Say, “If the sea were ink for [writing] the Words of my Lord, the sea would be exhausted before the Words of my Lord were exhausted, even if We brought the like of it as a supplement.”

Holy Qur’an 18:109

The sending down of the Kitab is from God, the Exalted in Might, the Wise. Indeed, within the heavens and earth are Signs (ayat) for the believers. And in the creation of yourselves and what He disperses of moving creatures are Signs (ayat) for people who are certain. And [in] the alternation of night and day and [in] what God sends down from the sky of provision and gives life thereby to the earth after its lifelessness and [in His] directing of the winds are Signs (ayat) for a people who reason.

Holy Qur’an 45:2-6

And on the earth are Signs (ayat) for the certain, and in your own souls. Then will you not see?

Holy Qur’an 51:20-21

4. Prophet Muhammad did not produce or publish a “book” (text) of the Qur’an: While it was common for Muhammad’s companions to memorize these recitations and write some of them down on rocks, leaves, parchment, etc., Prophet Muhammad never collected the Qur’anic recitations into a single document and never published the Qur’anic recitations as a “book”:

The revelations remained in a state of flux during the Prophet’s lifetime: verses and surahs were added, while others were “abrogated.” It is thus hardly conceivable that before his death the Prophet established a final edition of the revealed text, or that he constantly brought one version of it up to date. As has been shown, this would have been in complete contrast with the methods employed by ancient Arabic poets.

Gregor Schoeler (Former Professor and Chair of Islamic Studies at the University of Basel), (“The Codification of the Qur’an,” in Angelika Neuwirth and Gerard Bowering (ed.), The Qur’an in Context, 797-794: 784)
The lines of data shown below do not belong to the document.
===== src/rtl/washer_seq_pkg.sv =====
// Shared types for the washer cycle sequencer: state encoding and fault codes.
package washer_seq_pkg;

    typedef enum logic [3:0] {
        ST_IDLE   = 4'd0,
        ST_FILL   = 4'd1,
        ST_WASH   = 4'd2,
        ST_DRAIN  = 4'd3,
        ST_SPIN   = 4'd4,
        ST_CDRAIN = 4'd5,
        ST_FAULT  = 4'd6
    } state_t;

    localparam logic [2:0] FC_NONE       = 3'd0;
    localparam logic [2:0] FC_FILL_TO    = 3'd1;
    localparam logic [2:0] FC_DRAIN_TO   = 3'd2;
    localparam logic [2:0] FC_DOOR_LOCK  = 3'd3;
    localparam logic [2:0] FC_DOOR_START = 3'd4;

    // States in which the door is held locked and the sequence is considered running.
    function automatic logic is_locked(state_t s);
        return (s == ST_FILL) || (s == ST_WASH) || (s == ST_DRAIN) ||
               (s == ST_SPIN) || (s == ST_CDRAIN);
    endfunction

endpackage


===== src/rtl/washer_timer.sv =====
// Phase timer: up-counter with synchronous clear, run enable and an equality compare.
module washer_timer #(
    parameter int TIMER_W = 16
) (
    input  logic               clk,
    input  logic               rst,
    input  logic               i_clr,
    input  logic               i_en,
    input  logic [TIMER_W-1:0] i_limit,
    output logic               o_eq
);

    logic [TIMER_W-1:0] r_cnt;

    always_ff @(posedge clk) begin
        if (rst || i_clr) begin
            r_cnt <= '0;
        end else if (i_en) begin
            r_cnt <= r_cnt + TIMER_W'(1);
        end
    end

    assign o_eq = (r_cnt == i_limit);

endmodule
Neither strand of the tradition represents the text at the time of the Prophet’s death as having existed in a physical form that would indicate that Muḥammad had all but finished preparing the definitive document of revelation. The scraps of wood, leather and pottery, the bones and the bark on which the revelations were apparently written down seem to indicate that the Prophet did not have in mind producing the kind of scroll or codex that was characteristic of Jewish and Christian use in other places.
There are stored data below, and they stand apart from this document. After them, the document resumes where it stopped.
**config.mk**
```make
export PLATFORM = sky130hd
export DESIGN_NAME = sram_ctrl
export DESIGN_NICKNAME = d
export VERILOG_FILES = /design/src/rtl/sram_ctrl_pkg.sv /design/src/rtl/sram_ctrl.sv
export SDC_FILE = /design/constraint.sdc
export NUM_CORES = 1
export LEC_CHECK = 0
export ABC_CLOCK_PERIOD_IN_PS = 1700
export CAP_MARGIN = 0
export CORE_ASPECT_RATIO = 1.5
export CORE_UTILIZATION = 43
export CTS_CLUSTER_SIZE = 25
export DETAILED_ROUTE_END_ITERATION = 8
export GPL_TIMING_DRIVEN = 0
export HOLD_SLACK_MARGIN = 0.05
export PLACE_DENSITY_LB_ADDON = 0.25
export SETUP_SLACK_MARGIN = 0.3
export SYNTH_ARGS = -nofsm -noshare
export SYNTH_HDL_FRONTEND = slang
export SYNTH_SLANG_ARGS = --single-unit
```
**constraint.sdc**
```tcl
create_clock -name clk -period 1.7 [get_ports clk]
set_clock_uncertainty 0.05 [all_clocks]
set_input_delay 0.17 -clock clk [delete_from_list [all_inputs] [get_ports clk]]
set_output_delay 0.17 -clock clk [all_outputs]
set_load 0.01 [all_outputs]
```
[config.mk]
export PLATFORM = sky130hd
export DESIGN_NAME = fifo_serial_tx
export DESIGN_NICKNAME = d
export VERILOG_FILES = /design/src/rtl/fifo_serial_tx.sv
export SDC_FILE = /design/constraint.sdc
export NUM_CORES = 1
export LEC_CHECK = 0
export CORE_ASPECT_RATIO = 0.8
export CORE_UTILIZATION = 40
export CTS_CLUSTER_SIZE = 10
export DETAILED_ROUTE_END_ITERATION = 10
export SLEW_MARGIN = 20
export SYNTH_ARGS = -nofsm -noshare
export SYNTH_HDL_FRONTEND = slang
export SYNTH_SLANG_ARGS = --single-unit
[constraint.sdc]
create_clock -name clock -period 2.4 [get_ports clock]
set_clock_uncertainty 0.1 [all_clocks]
set_input_delay 0.24 -clock clock [delete_from_list [all_inputs] [get_ports clock]]
set_output_delay 0.24 -clock clock [all_outputs]
set_load 0.01 [all_outputs]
Daniel A. Madigan, (“Kitab”, in Encyclopedia of the Qur’an 2013, Read Online)

5. The “Qur’an Text” as it exists today was collected by Zayd b. Thabit and compiled into a standard version Qur’an Text under Uthman (d. 656). In fact, there was much resistence to the prospect of collecting the Qur’an into a single volume. In an early report, Zayd b. Thabit describes a conversation he had with Abu Bakr about ‘Umar wanting the collect the Qur’an into a text, even though the Prophet Muhammad had ordered no such thing:

Abu Bakr said: “Umar came to me and said ‘The slaughter has taken a great toll on the reciters of the Qur’an on the day of Yamama and I fear lest a similar toll fall reciters in every place of battle and as a result much of the Qur’an be lost. I think you should give orders for the Qur’an to be collected.'” [Abu Bakr] said, ‘I asked Umar how I could do a thing which the Messenger of God had not done.’ Umar replied, ‘By God it is a good thing!’ And he kept on me about it until I came to be of the same opinion about it as he was.
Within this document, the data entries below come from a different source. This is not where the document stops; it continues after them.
--- src/rtl/multicast_scheduler_if.sv ---
`default_nettype none
// ============================================================================
// Module      : multicast_scheduler_if
// Description : Request/grant bundle between the input FIFOs / output ports
//               and the 4-port multicast crossbar scheduler.
//               req_valid  [3:0]   head-of-line packet present per input
//               req_target [15:0]  4-bit target mask per input (input i at 4i)
//               out_ready  [3:0]   output j can accept a packet this cycle
//               grant      [15:0]  bit 4i+j = input i drives output j
//               out_valid  [3:0]   output j carries a packet this cycle
//               out_src    [7:0]   winning input index per output (2j+1:2j)
//               pop        [3:0]   read-enable pulse back to input FIFO i
//               zero_tgt_cnt       saturating count of zero-target packets
//               master: FIFO/port side, slave: scheduler side.
// Revision    : 1.0 - initial release
// ============================================================================
interface multicast_scheduler_if #(
  parameter int CNT_W = 8
);
  logic [3:0]       req_valid;
  logic [15:0]      req_target;
  logic [3:0]       out_ready;
  logic [15:0]      grant;
  logic [3:0]       out_valid;
  logic [7:0]       out_src;
  logic [3:0]       pop;
  logic [CNT_W-1:0] zero_tgt_cnt;

  modport master (
    output req_valid, req_target, out_ready,
    input  grant, out_valid, out_src, pop, zero_tgt_cnt
  );

  modport slave (
    input  req_valid, req_target, out_ready,
    output grant, out_valid, out_src, pop, zero_tgt_cnt
  );
endinterface
`default_nettype wire

--- src/rtl/multicast_scheduler.sv ---
`default_nettype none
// ============================================================================
// Module      : multicast_scheduler
// Description : Crossbar scheduler for a 4-port switch. Each output keeps a
//               round-robin pointer over the inputs; each input keeps a mask
//               of targets already served for its head packet, so a
//               multicast packet is delivered target by target and popped
//               once every target has been served. Zero-target packets are
//               popped without a grant and counted (saturating).
// Ports       : clk, rst_n (async active-low), bus (slave modport, see
//               multicast_scheduler_if). CNT_W must match the interface.
// Revision    : 1.0 - initial release
// ============================================================================
module multicast_scheduler #(
  parameter int NUM_PORTS = 4,
  parameter int CNT_W     = 8
) (
  input  logic                 clk,
  input  logic                 rst_n,
  multicast_scheduler_if.slave bus
);

  // Registered state
  logic [3:0]       r_served [NUM_PORTS];
  logic [1:0]       r_ptr    [NUM_PORTS];
  logic [15:0]      r_grant;
  logic [3:0]       r_out_valid;
  logic [7:0]       r_out_src;
  logic [3:0]       r_pop;
  logic [CNT_W-1:0] r_zero_cnt;

  // Combinational decision for the current cycle
  logic [3:0]       w_target  [NUM_PORTS];
  logic [3:0]       w_pend    [NUM_PORTS];
  logic [3:0]       w_win     [NUM_PORTS]; // [input][output]
  logic [3:0]       w_elig;
  logic [3:0]       w_win_any;
  logic [1:0]       w_win_idx [NUM_PORTS];
  logic [3:0]       w_zero;
  logic [3:0]       w_done;
  logic [2:0]       w_nzero;
  logic [CNT_W:0]   w_cnt_sum;

  genvar gi;
  generate
    for (gi = 0; gi < NUM_PORTS; gi++) begin : g_unpack
      assign w_target[gi] = bus.req_target[gi*4 +: 4];
    end
  endgenerate

  always_comb begin
    // A popped head is stale for one cycle until the FIFO advances.
    w_elig = bus.req_valid & ~r_pop;
    for (int i = 0; i < NUM_PORTS; i++) begin
      w_pend[i] = w_elig[i] ? (w_target[i] & ~r_served[i]) : 4'b0000;
      w_win[i]  = 4'b0000;
    end

    // Per-output round-robin: scan from the pointer, first pending input wins.
    // The 2-bit index sum wraps 3 -> 0 naturally.
    for (int j = 0; j < NUM_PORTS; j++) begin
      w_win_any[j] = 1'b0;
      w_win_idx[j] = r_ptr[j];
      if (bus.out_ready[j]) begin
        for (int k = 0; k < NUM_PORTS; k++) begin
          if (!w_win_any[j] && w_pend[r_ptr[j] + 2'(k)][j]) begin
            w_win_any[j] = 1'b1;
            w_win_idx[j] = r_ptr[j] + 2'(k);
          end
        end
      end
    end

    for (int i = 0; i < NUM_PORTS; i++) begin
      for (int j = 0; j < NUM_PORTS; j++) begin
        w_win[i][j] = w_win_any[j] && (w_win_idx[j] == 2'(i));
      end
    end

    // Pop when every target bit is covered by earlier or current wins.
    w_nzero = 3'd0;
    for (int i = 0; i < NUM_PORTS; i++) begin
      w_zero[i] = w_elig[i] && (w_target[i] == 4'b0000);
      w_done[i] = w_elig[i] && (w_target[i] != 4'b0000) &&
                  ((w_target[i] & ~(r_served[i] | w_win[i])) == 4'b0000);
      w_nzero   = w_nzero + 3'(w_zero[i]);
    end
    w_cnt_sum = {1'b0, r_zero_cnt} + (CNT_W+1)'(w_nzero);
  end

  always_ff @(posedge clk or negedge rst_n) begin
    if (!rst_n) begin
      for (int i = 0; i < NUM_PORTS; i++) begin
        r_served[i] <= 4'b0000;
        r_ptr[i]    <= 2'd0;
      end
      r_grant     <= '0;
      r_out_valid <= '0;
      r_out_src   <= '0;
      r_pop       <= '0;
      r_zero_cnt  <= '0;
    end else begin
      for (int i = 0; i < NUM_PORTS; i++) begin
        r_grant[i*4 +: 4] <= w_win[i];
        r_pop[i]          <= w_done[i] | w_zero[i];
        if (w_done[i]) begin
          r_served[i] <= 4'b0000;
        end else begin
          r_served[i] <= r_served[i] | w_win[i];
        end
      end
      for (int j = 0; j < NUM_PORTS; j++) begin
        r_out_valid[j]     <= w_win_any[j];
        r_out_src[j*2 +: 2] <= w_win_any[j] ? w_win_idx[j] : 2'd0;
        if (w_win_any[j]) begin
          r_ptr[j] <= w_win_idx[j] + 2'd1;
        end
      end
      if (w_cnt_sum[CNT_W]) begin
        r_zero_cnt <= '1;
      end else begin
        r_zero_cnt <= w_cnt_sum[CNT_W-1:0];
      end
    end
  end

  assign bus.grant        = r_grant;
  assign bus.out_valid    = r_out_valid;
  assign bus.out_src      = r_out_src;
  assign bus.pop          = r_pop;
  assign bus.zero_tgt_cnt = r_zero_cnt;

endmodule
`default_nettype wire

--- src/flat_wrapper.sv ---
// flat-port wrapper written by rule: the top's interface ports become plain ports
module multicast_scheduler_flat 
#(
  parameter int NUM_PORTS = 4,
  parameter int CNT_W     = 8
)
  (clk, rst_n, bus_req_valid, bus_req_target, bus_out_ready, bus_grant, bus_out_valid, bus_out_src, bus_pop, bus_zero_tgt_cnt);
  multicast_scheduler_if #(.CNT_W(CNT_W)) bus_i ();
  input  logic clk;
  input  logic rst_n;
  input wire logic [$bits(bus_i.req_valid)-1:0] bus_req_valid;
  input wire logic [$bits(bus_i.req_target)-1:0] bus_req_target;
  input wire logic [$bits(bus_i.out_ready)-1:0] bus_out_ready;
  output wire logic [$bits(bus_i.grant)-1:0] bus_grant;
  output wire logic [$bits(bus_i.out_valid)-1:0] bus_out_valid;
  output wire logic [$bits(bus_i.out_src)-1:0] bus_out_src;
  output wire logic [$bits(bus_i.pop)-1:0] bus_pop;
  output wire logic [$bits(bus_i.zero_tgt_cnt)-1:0] bus_zero_tgt_cnt;
  assign bus_i.req_valid = bus_req_valid;
  assign bus_i.req_target = bus_req_target;
  assign bus_i.out_ready = bus_out_ready;
  assign bus_grant = bus_i.grant;
  assign bus_out_valid = bus_i.out_valid;
  assign bus_out_src = bus_i.out_src;
  assign bus_pop = bus_i.pop;
  assign bus_zero_tgt_cnt = bus_i.zero_tgt_cnt;
  multicast_scheduler #(.NUM_PORTS(NUM_PORTS), .CNT_W(CNT_W)) u_core (.clk(clk), .rst_n(rst_n), .bus(bus_i));
endmodule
Abu Bakr continued: ‘You are an intelligent young man about whom we have no doubts; moreover you used to write down the revelations for the Messenger of God. So track down the Qur’an and collect it.’

Zayd said, “I said [to Abu Bakr] ‘By God if you had charged me with moving a mountain that would not have been more burdensome for me than what you have commanded me with regard to collecting the Qur’an! How can you do something which the Messenger of God did not do?’ He said, “By God it is a good thing!” And he kept on at me about it until God opened my heart to accept what He had already convinced Abu Bakr and Umar of.”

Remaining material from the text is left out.